Detecting and installing blog posts dependencies on Github Actions using regex and base R

Before you start

In this post I assume you already have some familiarity with Github Actions and Blogdown. If you are interested in a gentle introduction on how to deploy your Blogdown website using Github Actions I recommend you read this post from my great friend Adson.

My first Github Actions “workflow”

Github Actions is a (relatively) new continuous integration tool that can be used for several purposes. Recently, with some help from this book and this presentation, I set up my blogdown website using github actions to prevent some other (IMO) annoying workarounds and make the source of my website easily available. Unfortunately (to me) most of the material available online on deploying Blogdown, since I prefer to deploy my page using Github pages, I had to dig a little deeper to find the needed answers.

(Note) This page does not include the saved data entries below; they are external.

`src/rtl/uart_tx.sv`:
```
// uart_tx: serialises DATA_BITS-wide words as start, data MSB-first, optional parity, stop bit(s).
// Latency: a frame starts on the first baud tick after the word lands in the holding register.
// Backpressure: din_rdy is low while the one-entry holding register is full; din_vld is ignored then.
//
// Ports:
//   clk, rst       system clock (posedge) and asynchronous active-low reset
//   bclk           baud clock level; a rising edge seen in the clk domain is one bit tick
//   din/din_vld    word to send and its valid; taken when din_vld && din_rdy
//   din_rdy        holding register empty
//   tx             registered serial line, idle high
//   tx_busy        frame in progress
//   tx_done        one-clk pulse on the tick that ends the last stop bit
module uart_tx #(
  parameter int DATA_BITS = 8,
  parameter int PARITY    = 0,
  parameter int STOP_BITS = 1
) (
  input  logic                 clk,
  input  logic                 rst,
  input  logic                 bclk,
  input  logic [DATA_BITS-1:0] din,
  input  logic                 din_vld,
  output logic                 din_rdy,
  output logic                 tx,
  output logic                 tx_busy,
  output logic                 tx_done
);

  localparam logic [2:0] IDLE  = 3'd0;
  localparam logic [2:0] START = 3'd1;
  localparam logic [2:0] DATA  = 3'd2;
  localparam logic [2:0] PAR   = 3'd3;
  localparam logic [2:0] STOP  = 3'd4;

  localparam logic [3:0] LAST_DATA = 4'(DATA_BITS);
  localparam logic       LAST_STOP = 1'(STOP_BITS - 1);

  logic [2:0]           state;
  logic                 bclk_q;
  logic [DATA_BITS-1:0] holding;
  logic [DATA_BITS-1:0] shifter;
  logic                 par_bit;
  logic [3:0]           bit_cnt;
  logic                 stop_cnt;

  logic tick;
  logic frame_end;
  logic load;
  logic take;

  assign tick      = bclk & ~bclk_q;
  assign frame_end = tick && (state == STOP) && (stop_cnt == LAST_STOP);
  // Load decisions use the pre-edge holding flag, so a word accepted on a
  // tick edge waits for the next tick.
  assign load      = !din_rdy && ((tick && (state == IDLE)) || frame_end);
  assign take      = din_vld && din_rdy;
  assign tx_busy   = (state != IDLE);

  always_ff @(posedge clk or negedge rst) begin
    if (!rst) begin
      state    <= IDLE;
      bclk_q   <= 1'b0;
      holding  <= '0;
      shifter  <= '0;
      par_bit  <= 1'b0;
      bit_cnt  <= 4'd0;
      stop_cnt <= 1'b0;
      din_rdy  <= 1'b1;
      tx       <= 1'b1;
      tx_done  <= 1'b0;
    end else begin
      bclk_q  <= bclk;
      tx_done <= frame_end;

      if (take) begin
        holding <= din;
      end

      // A refill on the same edge as a load keeps the holding register full.
      if (take) begin
        din_rdy <= 1'b0;
      end else if (load) begin
        din_rdy <= 1'b1;
      end

      if (load) begin
        // Entered from IDLE or straight from the final stop bit (no idle gap).
        tx      <= 1'b0;
        shifter <= holding;
        par_bit <= (PARITY == 2) ? ~^holding : ^holding;
        state   <= START;
      end else if (tick) begin
        case (state)
          START: begin
            tx      <= shifter[DATA_BITS-1];
            shifter <= shifter << 1;
            bit_cnt <= 4'd1;
            state   <= DATA;
          end
          DATA: begin
            if (bit_cnt < LAST_DATA) begin
              tx      <= shifter[DATA_BITS-1];
              shifter <= shifter << 1;
              bit_cnt <= bit_cnt + 4'd1;
            end else if (PARITY != 0) begin
              tx    <= par_bit;
              state <= PAR;
            end else begin
              tx       <= 1'b1;
              stop_cnt <= 1'b0;
              state    <= STOP;
            end
          end
          PAR: begin
            tx       <= 1'b1;
            stop_cnt <= 1'b0;
            state    <= STOP;
          end
          STOP: begin
            if (stop_cnt == LAST_STOP) begin
              state <= IDLE;
            end else begin
              stop_cnt <= stop_cnt + 1'b1;
            end
          end
          IDLE: begin
            // Nothing queued: line stays high.
          end
          default: begin
            state <= IDLE;
          end
        endcase
      end
    end
  end

endmodule

```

That being said, let’s take a look at my first Github actions workflow1. Below you can find the code to do so, which is stored in a .yml file inside a directory called .github/workflow2.

When I first used this code, I thought the Rscript -e 'blogdown::build_site(local = FALSE)' part would compile the blog posts every time I made a new commit. I was amazed, because I thought it would “guess” (in some sense) the system (and R packages) dependencies and installed them. However, when I tried to push a new post last week, it was not being show on the web page. What I realized was that I was pushing the posts compiled locally. A simple change from blogdown::build_site(local = FALSE) to blogdown::build_site(local = FALSE, build_rmd = TRUE) would break the GA (Github Actions) workflow.

on:
  push:
     branches:
       - source

name: deployblog

jobs:
  blogdown:
    name: Render and deploy blogdown
    runs-on: ubuntu-18.04
    steps:
      - uses: actions/checkout@v2
        with:
          submodules: true
          fetch-depth: 0
      - uses: r-lib/actions/setup-r@v1
      - uses: r-lib/actions/setup-pandoc@v1

      - name: Install r packages for blogdown
        run: |
          Rscript -e 'install.packages(c("remotes", "rmarkdown"))' \
                  -e 'remotes::install_github("rstudio/blogdown")'

     - name: install hugo
        run: Rscript -e 'blogdown::install_hugo(extended = TRUE, version = "0.78.2")'

     - name: Get themes
       run: git submodule update --remote

     - name: Look at files
       run: ls ./public

     - name: Render blog
       run: Rscript -e 'blogdown::build_site(local = FALSE)'

     - name: Deploy
       uses: peaceiris/actions-gh-pages@v3
       with:
         github_token: ${{ secrets.GITHUB_TOKEN }}
         publish_branch: master
         publish_dir: ./public
         cname: lcgodoy.me

A workaround to install dependencies

Since I did not want to rewrite the workflow file before committing any new post, I tried to come up with a workaround. This workaround is useful only to install R packages needed by the posts, that is, it does not install system dependencies as, for example, those needed by sf. So, if I write a new post that depends on a system dependency other than the ones already being installed, I would have to update the workflow file.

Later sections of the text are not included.